Brokaw's hedge fund client held approximately 18.5 million CVRs – nearly 30 percent of the 64.8 million MGRM CVRs outstanding. For every penny the final VWAP dropped below $2.90, the value of the hedge fund's CVRs increased by $185,000. If the maximum payout of $.88 per CVR were achieved, the hedge fund would receive approximately $16 million. Brokaw and his family owned 217,000 of the CVRs, with a potential maximum payout of $188,000.

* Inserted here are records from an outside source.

==> src/rtl/mesi_isc_fifo_mem.sv <==
// FIFO storage: DEPTH x DATA_WIDTH array, one synchronous write port and
// one asynchronous read port so the head entry is visible without latency.
module mesi_isc_fifo_mem
    import mesi_isc_fifo_pkg::*;
#(
    parameter int DATA_WIDTH = DEF_DATA_WIDTH,
    parameter int DEPTH      = DEF_FIFO_SIZE,
    localparam int AW        = $clog2(DEPTH)
) (
    input  logic                  clk,
    input  logic                  we,
    input  logic [AW-1:0]         waddr,
    input  logic [DATA_WIDTH-1:0] wdata,
    input  logic [AW-1:0]         raddr,
    output logic [DATA_WIDTH-1:0] rdata
);

    logic [DATA_WIDTH-1:0] mem [DEPTH];

    // NOTE: storage is deliberately not reset; validity is tracked by the
    // controller's count, and a resettable array would cost a flop per bit.
    always_ff @(posedge clk) begin
        if (we) begin
            mem[waddr] <= wdata;
        end
    end

    assign rdata = mem[raddr];

endmodule

==> src/rtl/mesi_isc_param_fifo.sv <==
// Parameterised show-ahead FIFO with registered count and status flags.
// Define MESI_ISC_FIFO_DBG_EN to add sticky overflow/underflow debug outputs.
module mesi_isc_param_fifo
    import mesi_isc_fifo_pkg::*;
#(
    parameter int DATA_WIDTH = DEF_DATA_WIDTH,
    parameter int FIFO_SIZE  = DEF_FIFO_SIZE,
    parameter int AFULL_LVL  = DEF_AFULL_LVL,
    parameter int AEMPTY_LVL = DEF_AEMPTY_LVL,
    localparam int CNT_W     = cnt_w(FIFO_SIZE)
) (
    input  logic                  clk,
    input  logic                  rst_n,
    input  logic                  wr_i,
    input  logic                  rd_i,
    input  logic [DATA_WIDTH-1:0] data_i,
    output logic [DATA_WIDTH-1:0] data_o,
    output logic                  status_empty_o,
    output logic                  status_full_o,
    output logic                  status_aempty_o,
    output logic                  status_afull_o,
    output logic [CNT_W-1:0]      count_o
`ifdef MESI_ISC_FIFO_DBG_EN
    ,
    output logic                  dbg_overflow_o,
    output logic                  dbg_underflow_o
`endif
);

    localparam int PTR_W = $clog2(FIFO_SIZE);

    logic [PTR_W-1:0]      wr_ptr;
    logic [PTR_W-1:0]      rd_ptr;
    logic [CNT_W-1:0]      count;
    logic [CNT_W-1:0]      count_next;
    logic                  empty;
    logic                  full;
    logic                  aempty;
    logic                  afull;
    logic                  wr_ok;
    logic                  rd_ok;
    logic [DATA_WIDTH-1:0] head;

    // Explicit wrap so non-power-of-two depths never rely on overflow.
    function automatic logic [PTR_W-1:0] bump(input logic [PTR_W-1:0] p);
        return (p == PTR_W'(FIFO_SIZE - 1)) ? '0 : p + PTR_W'(1);
    endfunction

    assign wr_ok      = wr_i & (~full | rd_i);
    assign rd_ok      = rd_i & ~empty;
    assign count_next = count + CNT_W'(wr_ok) - CNT_W'(rd_ok);

    // NOTE: all state below uses non-blocking assignments so every register
    // samples pre-edge values regardless of statement order.
    always_ff @(posedge clk) begin
        if (!rst_n) begin
            wr_ptr <= '0;
            rd_ptr <= '0;
            count  <= '0;
            empty  <= 1'b1;
            full   <= 1'b0;
            aempty <= 1'b1;
            afull  <= 1'b0;
        end else begin
            if (wr_ok) wr_ptr <= bump(wr_ptr);
            if (rd_ok) rd_ptr <= bump(rd_ptr);
            count  <= count_next;
            empty  <= (count_next == '0);
            full   <= (count_next == CNT_W'(FIFO_SIZE));
            aempty <= (count_next <= CNT_W'(AEMPTY_LVL));
            afull  <= (count_next >= CNT_W'(AFULL_LVL));
        end
    end

    mesi_isc_fifo_mem #(
        .DATA_WIDTH (DATA_WIDTH),
        .DEPTH      (FIFO_SIZE)
    ) u_mem (
        .clk   (clk),
        .we    (wr_ok),
        .waddr (wr_ptr),
        .wdata (data_i),
        .raddr (rd_ptr),
        .rdata (head)
    );

    // Stale storage must never leak out while the FIFO holds nothing.
    assign data_o          = empty ? '0 : head;
    assign status_empty_o  = empty;
    assign status_full_o   = full;
    assign status_aempty_o = aempty;
    assign status_afull_o  = afull;
    assign count_o         = count;

`ifdef MESI_ISC_FIFO_DBG_EN
    logic overflow;
    logic underflow;

    always_ff @(posedge clk) begin
        if (!rst_n) begin
            overflow  <= 1'b0;
            underflow <= 1'b0;
        end else begin
            if (wr_i & full & ~rd_i) overflow  <= 1'b1;
            if (rd_i & empty)        underflow <= 1'b1;
        end
    end

    assign dbg_overflow_o  = overflow;
    assign dbg_underflow_o = underflow;
`else
    // Dropped writes and ignored reads have no observer in this build.
`endif

endmodule
**src/rtl/instr_fetch_unit.sv**
```systemverilog
// instr_fetch_unit
//   Fetch stage for the single-cycle datapath. It issues word requests to a
//   variable-latency instruction memory and buffers the returned words, tagged
//   with their PCs, in a DEPTH-entry FIFO. Decode drains the FIFO over a
//   valid/ready handshake. A redirect flushes the FIFO and restarts fetch at a
//   new PC. If a request is in flight and unacked when the redirect arrives,
//   its eventual ack is swallowed in DROP.
//
// Ports
//   clk_i, rst_i        clock / async active-low reset
//   start_i             fetch enable (gates new requests only)
//   imem_req_o/addr_o   request to instruction memory, held until imem_ack_i
//   imem_ack_i/rdata_i  memory response
//   redirect_i/pc_i     flush + restart at {redirect_pc_i[31:2],2'b00}
//   instr_valid_o/instr_o/instr_pc_o/instr_ready_i  FIFO head to decode
//
// Every output comes straight from a flop or from a register-array read, so
// no input reaches an output combinationally.
module instr_fetch_unit #(
  parameter logic [31:0] RESET_PC = 32'h0000_0000,
  parameter int unsigned DEPTH    = 4
) (
  input  logic        clk_i,
  input  logic        rst_i,
  input  logic        start_i,
  output logic        imem_req_o,
  output logic [31:0] imem_addr_o,
  input  logic        imem_ack_i,
  input  logic [31:0] imem_rdata_i,
  input  logic        redirect_i,
  input  logic [31:0] redirect_pc_i,
  output logic        instr_valid_o,
  output logic [31:0] instr_o,
  output logic [31:0] instr_pc_o,
  input  logic        instr_ready_i
);

  localparam int PW = $clog2(DEPTH);
  localparam int CW = $clog2(DEPTH + 1);
  localparam logic [CW-1:0] DEPTH_C = CW'(DEPTH);

  typedef enum logic [1:0] {IDLE, FETCH, DROP} state_e;

  typedef struct packed {
    logic [31:0] instr;
    logic [31:0] pc;
  } entry_t;

  state_e        state_q, state_d;
  logic [31:0]   fetch_pc_q, fetch_pc_d;
  logic [31:0]   addr_q, addr_d;
  logic          req_q, req_d;
  entry_t        mem_q [DEPTH];
  logic [PW-1:0] rd_ptr_q, wr_ptr_q;
  logic [CW-1:0] count_q, count_d, count_post;
  logic          push, pop, can_fetch;
  logic          unused_pc_lsbs;

  assign unused_pc_lsbs = ^redirect_pc_i[1:0];

  // Ack is acted on only in FETCH; acks seen in DROP or IDLE are never pushed.
  assign push = (state_q == FETCH) && imem_ack_i && !redirect_i;
  assign pop  = instr_valid_o && instr_ready_i && !redirect_i;

  // Occupancy after this cycle's push/pop. Using it in place of the current
  // count lets a pop at full reissue the request on the very next cycle.
  assign count_post = count_q + {{(CW-1){1'b0}}, push} - {{(CW-1){1'b0}}, pop};
  assign can_fetch  = start_i && (count_post < DEPTH_C);

  always_comb begin
    state_d    = state_q;
    fetch_pc_d = fetch_pc_q;
    count_d    = count_post;
    if (redirect_i) begin
      count_d    = '0;
      fetch_pc_d = {redirect_pc_i[31:2], 2'b00};
      // An unacked request cannot be withdrawn, so its ack has to be absorbed.
      if (state_q != IDLE && !imem_ack_i) state_d = DROP;
      else                                state_d = start_i ? FETCH : IDLE;
    end else begin
      if (push) fetch_pc_d = fetch_pc_q + 32'd4;
      case (state_q)
        IDLE:        if (can_fetch)  state_d = FETCH;
        FETCH, DROP: if (imem_ack_i) state_d = can_fetch ? FETCH : IDLE;
        default:                     state_d = IDLE;
      endcase
    end
    req_d  = (state_d != IDLE);
    // DROP keeps presenting the stale address until that request is acked.
    addr_d = (state_d == DROP) ? addr_q : fetch_pc_d;
  end

  always_ff @(posedge clk_i or negedge rst_i) begin
    if (!rst_i) begin
      state_q    <= IDLE;
      fetch_pc_q <= RESET_PC;
      addr_q     <= RESET_PC;
      req_q      <= 1'b0;
      count_q    <= '0;
      rd_ptr_q   <= '0;
      wr_ptr_q   <= '0;
      for (int i = 0; i < DEPTH; i++) mem_q[i] <= '0;
    end else begin
      state_q    <= state_d;
      fetch_pc_q <= fetch_pc_d;
      addr_q     <= addr_d;
      req_q      <= req_d;
      count_q    <= count_d;
      if (redirect_i) begin
        rd_ptr_q <= '0;
        wr_ptr_q <= '0;
      end else begin
        if (push) begin
          mem_q[wr_ptr_q] <= '{instr: imem_rdata_i, pc: fetch_pc_q};
          wr_ptr_q        <= wr_ptr_q + 1'b1;
        end
        if (pop) rd_ptr_q <= rd_ptr_q + 1'b1;
      end
    end
  end

  assign imem_req_o    = req_q;
  assign imem_addr_o   = addr_q;
  assign instr_valid_o = (count_q != '0);
  assign instr_o       = mem_q[rd_ptr_q].instr;
  assign instr_pc_o    = mem_q[rd_ptr_q].pc;

endmodule

```
**config.mk**
```make
export PLATFORM = sky130hd
export DESIGN_NAME = instr_fetch_unit
export DESIGN_NICKNAME = d
export VERILOG_FILES = /design/src/rtl/instr_fetch_unit.sv
export SDC_FILE = /design/constraint.sdc
export NUM_CORES = 1
export LEC_CHECK = 0
export ABC_AREA = 1
export BUFFER_PORTS_ARGS = -buffer_cell sky130_fd_sc_hd__clkbuf_2
export CAP_MARGIN = 40
export CORE_MARGIN = 5
export CORE_UTILIZATION = 39
export DETAILED_ROUTE_END_ITERATION = 12
export RECOVER_POWER = 25
export SETUP_SLACK_MARGIN = 0.4
export SLEW_MARGIN = 20
export SYNTH_ARGS = -nofsm -noshare
export SYNTH_HDL_FRONTEND = slang
export SYNTH_SLANG_ARGS = --single-unit
```
**constraint.sdc**
```tcl
create_clock -name clk_i -period 3 [get_ports clk_i]
set_clock_uncertainty 0.1 [all_clocks]
set_input_delay 0.45 -clock clk_i [delete_from_list [all_inputs] [get_ports clk_i]]
set_output_delay 0.45 -clock clk_i [all_outputs]
set_load 0.005 [all_outputs]
```
# Yosys cells after proc, flatten, opt, wreduce, memory -nomap -nowiden
# Index checks and enable logic that the tools add are counted.
[classes]
add_sub_neg = 5
order_cmp = 4
n_eq_ne = 3
n_mux = 20
bitwise = 3
reduce_logical = 17
[ops]
columns = ["operator", "n"]
rows = [
  ["bitwise mux 256 bit", 1],
  ["two-way mux 64 bit", 3],
  ["binary-select mux 64 bit (select 2 bit)", 1],
  ["demux 64 bit (select 2 bit)", 1],
  ["two-way mux 32 bit", 2],
  ["adder 32 x 3 -> 32 bit (second input constant)", 1],
  ["two-way mux 2 bit", 8],
  ["nonzero test 2 bit", 4],
  ["logical AND 1 bit", 7],
  [">= comparator 3 bit (second input constant)", 2],
  ["NOT 2 -> 3 bit", 2],
  ["adder 2 x 1 -> 2 bit (second input constant)", 2],
  ["equality test 2 bit (second input constant)", 2],
  ["case mux 2 bit (2 select lines)", 1],
  ["adder 3 x 1 -> 3 bit", 1],
  ["less-than comparator 3 x 1 -> 1 bit (second input constant)", 1],
  ["less-than comparator 3 bit (second input constant)", 1],
  ["two-way mux 3 bit", 1],
  ["nonzero test 3 bit", 1],
  ["subtractor 3 x 1 -> 3 bit", 1],
  ["equality test 2 x 1 -> 1 bit (second input constant)", 1],
  ["logical NOT 1 bit", 2],
  ["logical NOT 2 bit", 1],
  ["two-way mux 1 bit", 2],
  ["other kinds (3)", 3],
]
[word_totals]
register_bits = 330
in_bits = 70
out_inout_bits = 98
word_cells = 67

# Logic depth before layout (Yosys ltp)
# Gate-level depths: netlist of run 1.
[logic_depth]
word_depth = 12
mapped_depth = 19
ltp_nobuf = 18

# Worst setup path before layout of run 1
# Ideal clock, no wire load.
[synth_timing]
path_type = "input to register"
start = "in redirect_i"
end = "reg addr_q[2] (netlist: imem_addr_o[2])"
arrival_ns = 2.896
slack_ns = -0.114
cell_stages = 19
path_buffers = 4
cell_sequence = "buf_6 > buf_2 > buf_1 > nor2_1 > ha_1 > inv_1 > ha_1 > inv_1 > fa_1 > xor2_1 > nand2_1 > nand2_1 > nand3_1 > nand2_1 > nand2_2 > nand3_2 > buf_4 > nand2_1 > nand2_1"
[synth_via]
elab_chain_len = 11
elab_cells_between_ends = 15
cone_classes = "2 x add/sub; 1 x order compare; 1 x eq/ne; 7 x mux; 4 x reduce/logical"
[synth_rtl]
columns = ["element", "line", "text"]
rows = [
  ["start, declared", "30", "input logic redirect_i,"],
  ["logical NOT 1 bit", "62, 63", ""],
  ["logical AND 1 bit", "62", "assign push = (state_q == FETCH) && imem_ack_i && !redirect_i;"],
  ["adder 3 x 1 -> 3 bit", "67", "assign count_post = count_q + {{(CW-1){1'b0}}, push} - {{(CW-1){1'b0}}, pop};"],
  ["subtractor 3 x 1 -> 3 bit", "67", ""],
  ["less-than comparator 3 bit", "68", "assign can_fetch = start_i && (count_post < DEPTH_C);"],
  ["logical AND 1 bit", "68", ""],
  ["two-way mux 1 bit", "84", "FETCH, DROP: if (imem_ack_i) state_d = can_fetch ? FETCH : IDLE;"],
  ["two-way mux 2 bit", "84", ""],
  ["case mux 2 bit (2 select lines)", "82", "case (state_q)"],
  ["two-way mux 2 bit", "74", "if (redirect_i) begin"],
  ["equality test 2 bit", "90", "addr_d = (state_d == DROP) ? addr_q : fetch_pc_d;"],
  ["end signal, assigned", "106", "addr_q <= addr_d;"],
  ["end, declared", "51", "logic [31:0] addr_q, addr_d;"],
]
# Parallel ways exist; a longest one is shown, timed or not.
# A chain may end at the register's enable or synchronous reset.

# Worst setup path in the final report of run 1
[layout_timing]
start = "reg state_q[1]"
end = "reg addr_q[9] (netlist: imem_addr_o[9])"
[layout_via]
elab_chain_len = 12
elab_cells_between_ends = 21
cone_classes = "2 x add/sub; 1 x order compare; 3 x eq/ne; 8 x mux; 7 x reduce/logical"
[layout_rtl]
columns = ["element", "line", "text"]
rows = [
  ["start, declared", "49", "state_e state_q, state_d;"],
  ["start signal, assigned", "104", "state_q <= state_d;"],
  ["equality test 2 x 1 -> 1 bit", "62, 82", ""],
  ["logical AND 1 bit (2 in a row)", "62", ""],
  ["adder 3 x 1 -> 3 bit", "67", ""],
  ["subtractor 3 x 1 -> 3 bit", "67", ""],
  ["less-than comparator 3 bit", "68", ""],
  ["logical AND 1 bit", "68", ""],
  ["two-way mux 1 bit", "84", ""],
  ["two-way mux 2 bit", "84", ""],
  ["case mux 2 bit (2 select lines)", "82", ""],
  ["two-way mux 2 bit", "74", ""],
  ["equality test 2 bit", "90", ""],
]
# Parallel ways exist; a longest one is shown, timed or not.

==> impl.org, run 1 <==
** Yosys
- Post-Synthesis Cells :: 1,758
- Measured against the total synthesized area, the mux share comes to 0%.
- Cell with the most instances after synthesis :: nand2_1
- Of all flip-flops after synthesis, the portion carrying an async set or reset was 100.0%.
- Cell area after synthesis :: 0.01475 mm²
- The netlist uses 35 different library cells.
- Area leader, netlist :: dfrtp_1
- Share of synthesized cell area in and, or, nand and nor gates :: 20.22%
- Largest family of logic cells by synthesized area :: simple AND/OR/NAND/NOR gates
- Adder and majority gate portion of the synthesized area :: 0.9838%
- Number of flip-flops and latches in the synthesized netlist :: 330
- Syn nets :: 1,839
- Dividing the synthesized area by the synthesized cell count gives 8.392 µm².
- Cells taking the most area after synthesis :: dfrtp_1, o21ai_0, nand2_1
- Post-Synth XOR/XNOR Area :: 0.2375%
- The share of the Yosys chip area taken by registers is 55.97%.
- The Yosys step of the flow raised 0 warnings.
- Summing the areas of all compound-gate instances in the mapped netlist gives 16.78% of the synthesized area.
- In the synthesized netlist the dominant register cell turns out to be dfrtp_1.
- Area share of the largest cell type after synthesis :: 55.97%
- The commonest cells after synthesis are nand2_1, o21ai_0, dfrtp_1.
- Yosys mapped a number of flops with a built-in enable equal to 0.

** Worst setup path
- Maximum fanout count along the critical path :: 8
- The worst setup path is captured at a flip-flop.
- The largest single stage delay on the critical path is 400 ps.
- Critical register-to-register path startpoint :: state_q[1]
- STA classifies the critical path startpoint as a flip-flop.
- The critical path starts at state_q[1].
- STA puts the critical path data arrival time at 3280 ps.
- The signal on the critical path passes through inv_2 -> ha_4 -> nand3_4 -> ha_4 -> inv_4 -> ha_4 -> inv_2 -> fa_2 -> xor2_1 -> nand2_1 -> nand2_2 -> nand3_2 -> nand2_4 -> buf_12 -> nand3_4 -> nand3_4 -> nand2_2 -> nand2_1.
- Crit Path Class :: flip-flop to flip-flop
- Highest-delay cell along the critical path :: dfrtp_1
- Data on the critical path is required at its endpoint by 3350 ps.

** Floorplanning
- The floorplan step defined a die boundary enclosing 0.04182 mm².
- Core Region :: 0.03749 mm²
- Placement Rows :: 71
- Vert. Die Dim :: 204.5 µm
- In this run the horizontal extent of the chip is 204.5 µm.
- Initial Utilization :: 39.35%
- Pin placement for this block handled 168 I/O pins.

** Drt
- Post-route DRC :: 0
- DR WL/cell :: 17.45 µm
- The count of nets left with antenna violations once routing finished came out at 0.
- In the routed layout, each cell is associated on average with a via count of 5.163.
- 1st-pass router iterations :: 5
- After detailed routing, the total wire length is 42.78 mm.
- For this block, the initial DRC count from the detailed router was 953.
- Vias after detailed routing :: 12,654

** CTS
- Clock sink total :: 330
- For the worst-skew pair, the clock arrives at the later sink with an insertion delay of 520 ps.
- TritonCTS built the clock tree.
- Deepest level of the CTS H-tree :: 2
- Clock-pin slew was measured on the worst setup and hold paths at 60 ps.
- CTS root buf :: clkbuf_16
- Counting along the longest clock path gives a buffer depth of 3.
- The number of clock buffers added by TritonCTS is 37.

** Power
- Flop pwr share :: 38.3%
- IR analysis of the VDD net gives a maximum drop of 0.5580 mV.
- Summed over all nets, the switching power comes to 5403 µW.
- The internal power of the cells totals 10,260 µW.
- Summed over all cells, the static leakage comes to 0.008890 µW.
- Switching part of the total :: 34.51%
- Combinational Power Share :: 34.1%
- Power per cell area :: 865.1 mW/mm²
- The clock network burns 27.6% of the power.

** STA
- Headroom to the max-slew limit came out at 11.11%.
- Max Slew Vio Count :: 0
- Setup repair after global routing could not meet its margin everywhere.
- Setup violations remaining at the end of the flow were counted as 0.
- Final worst-path cycle share :: 97.69%
- Post-route minimum period :: 2931 ps
- Fmax :: 341.2 MHz
- Worst-margin pin slew :: 1333 ps
- The number of endpoints with negative hold slack in the final report was 0.

** GRT
- GRT overflow :: 0
- Largest net degree at the start of global routing :: 90
- The number of antenna violations at the first check in global routing was 0.
- The number of global-route vias before repair came to 12,564.
- Across every metal layer, demand over resource in global routing totals 19.91%.
- The first global-routing pass estimated 67.78 mm of wire.

** Run
- The tool flagged a number of max-cap violations equal to 0.

** Placement
- Count of input and output buffers :: 165
- Cell Area, Placed :: 0.01634 mm²
- Sum of net half-perimeters after detailed placement :: 25.91 mm
- Placer congestion estimate :: 0.8229

** Status
- The flow ran to the end, and the final reports show no timing, DRC or antenna violations.

** Hold path
- The worst hold path begins at redirect_pc_i[25].
- Worst hold-check path type :: input pin to flip-flop

** Cells and area
- Final core utilization :: 48.28%
- The number of antenna diodes in the final layout is 0.
- Design Area, Final :: 0.01810 mm²
- Of the cells placed in the final design, the portion with a size suffix greater than 1 is 18.14%.
- Area overhead of the layout relative to synthesis :: 22.70%
- After the last flow step, the layout net total stands at 1,999.
- Fill cells in the final layout number 3,700.
[worst paths after layout]
check | depth (start not counted) | to | slack [ps]
setup reg to reg | 18 | imem_addr_o[9] | 70
max in group asynchronous | 3 | imem_addr_o[28] | 490
hold reg to reg | 2 | mem_q[185] | 380
setup / recovery | 18 | imem_addr_o[9] | 70
hold / removal | 3 | fetch_pc_q[25] | 80
min in group asynchronous | 2 | mem_q[56] | 700
[worst max-delay path: cells and delay by family (launching register included)]
kind | cells | cell delay, ps
and+or+nand+nor | 9 | 1030
adders and majority gates | 4 | 890
DFF | 1 | 400
buffers and inverters | 4 | 280
xor gates and xnor gates | 1 | 160
[layout make-up]
| class | instances | area [µm²] | area share (%) |
|---|---|---|---|
| sequential | 330 | 8265 | 45.66 |
| multi-input combinational | 1217 | 5951 | 32.87 |
| timing repair buffer | 234 | 1722 | 9.511 |
| clock buffer | 56 | 1087 | 6.007 |
| tap | 511 | 639.4 | 3.532 |
| inverter | 98 | 379.1 | 2.094 |
| clock inverter | 5 | 57.56 | 0.3180 |
[through the flow]
stage	TNS, ps	hold slack (ps)	cells	setup slack (ps)	power, µW
floorplan	0	54.41	1758	193.7	8569
global placement	0	359.2	2355	18.01	10530
detailed placement	-1889	367.5	2355	-78.08	10610
CTS	0	49.79	2438	120.7	15510
global route	-734.7	81.13	2451	-50.75	16670
finish	0	75.17	2451	69.27	15660
[cell families (layout without fill, tap and decap cells)]
logic type,after synthesis,after routing
AND/OR/NAND/NOR,722,726
flip-flops,330,330
AO/OA/AOI/OAI,476,476
XOR/XNOR,4,4
buffers and inverters,215,393
adder cells (fa/ha/maj),11,11
[cells in the final DEF (no fill, tap or decap), drive strengths merged]
cell,synthesis,layout
nand2,446,446
o21ai,398,398
dfrtp,330,330
clkbuf,88,230
nor2,178,178
inv,97,99
o22ai,64,64
buf,29,59
nand3,47,51
nand4,45,45
a21oi,10,10
ha,10,10
nor3,4,4
clkinv,1,3
xor2,3,3
o211ai,3,3
xnor2,1,1
or2,1,1
o31ai,1,1
nor4,1,1
fa,1,1
bufinv,0,1
dlygate4sd3,0,1
[power by group through the flow]
| stage | sequential (µW) | combinational [µW] | clock [µW] |
|---|---|---|---|
| 6_report | 6000 | 5340 | 4330 |
| 3_5_place_dp | 6060 | 4550 | 0 |
| 2_1_floorplan | 5910 | 2660 | 0 |
| 5_1_grt | 6110 | 5970 | 4590 |
| 3_3_place_gp | 6050 | 4470 | 0 |
| 4_1_cts | 5990 | 5090 | 4430 |
[flip-flops by register name, indices dropped and copies added (netlist names)]
name and cells:
count_q 3, fetch_pc_q 32, imem_addr_o 32, imem_req_o 1, mem_q 256, rd_ptr_q 2, state_q 2, wr_ptr_q 2
[per-layer routing]
layer / share of wire, % / vias to the layer above / track usage (%)
met1: 46 / 6010 / 28.40
met3: 5.9 / 58 / 2.929
met4: 2.3 / 0 / 5.264
li1: - / 6174 / -
met5: 0 / - / 0
met2: 45 / 412 / 32.10
[timing repair]
action | 4_1_cts | 5_1_grt
hold buffers | 1 | 0
pin swaps | 18 | 27
setup buffers | 14 | 10
gates cloned | 7 | 3
endpoints found under the hold margin | 79 | 0
resized for setup | 39 | 26
endpoints found under the setup margin | 84 | 51
(Power assumes the default switching activity.)
File: src/rtl/c1126_pkg.sv
// Shared types and symbol constants for the c1126 symbol interface.
package c1126_pkg;

    typedef enum logic [2:0] {
        IDLE,
        PRE,
        DATA,
        PAR,
        STOP
    } tx_state_t;

    localparam logic [1:0] SYM_IDLE = 2'b00;
    localparam logic [1:0] SYM_PRE  = 2'b11;
    localparam logic [1:0] SYM_STOP = 2'b00;

endpackage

The hearing panel decision notes that the hedge fund owned 3 million shares of MGRM and told Brokaw that it wanted to sell off all of those shares during the pricing period. Prior to market open on the first day of the pricing period, the hedge fund placed an order with Brokaw to sell 50,000 MGRM shares close to the open and another 50,000 shares close to the close. In a tape-recorded phone call that morning, Brokaw told a Deutsche Bank sales trader, "Take 50,000 MGRM at the market. Sell it down. Sell it as low as you want. Sell it hard, 50,000." According to the panel decision, the sales lasted little more than a minute – and MGRM shares dropped from $2.06 to $1.94.
The panel decision quotes another phone call from Brokaw to the sales trader that afternoon, in which he explained the pricing of the CVRs and the strategy behind the hedge fund's instructions to sell close to the market's open and close, saying, "Just so you know what the target price is … So yeah, understand the game that's being played for the next 15 days." The hedge fund's orders and Brokaw's aggressive placement of those sell orders continued for three trading days. But when Deutsche Bank's compliance personnel reviewed those orders, the firm decided it would no longer execute MGRM sales for the hedge fund's account. Deutsche Bank first suspended, then terminated Brokaw based on his MGRM sales orders for the hedge fund.
The hearing panel concluded that "the objective of the selling strategy was to drive down the price of MGRM shares rather than to obtain the best price … (Brokaw) placed the orders to artificially depress the price of MGRM to impact the pricing of the CVRs." The panel noted that for every penny MGRM stock dropped, the hedge fund lost $29,000 in value on its shares but gained more than $180,000 in value on its CVRs. The panel also found that Brokaw violated Deutsche Bank's policy requiring the individual accepting a client order to create an order ticket "immediately upon receipt of an order." Instead, Brokaw's sales assistant completed one "booking ticket" each day, each showing a single 100,000-share order to sell, each with a false notation that the order was given by the client directly to the trading desk rather than to Brokaw – thus circumventing automatic branch office compliance review of the orders.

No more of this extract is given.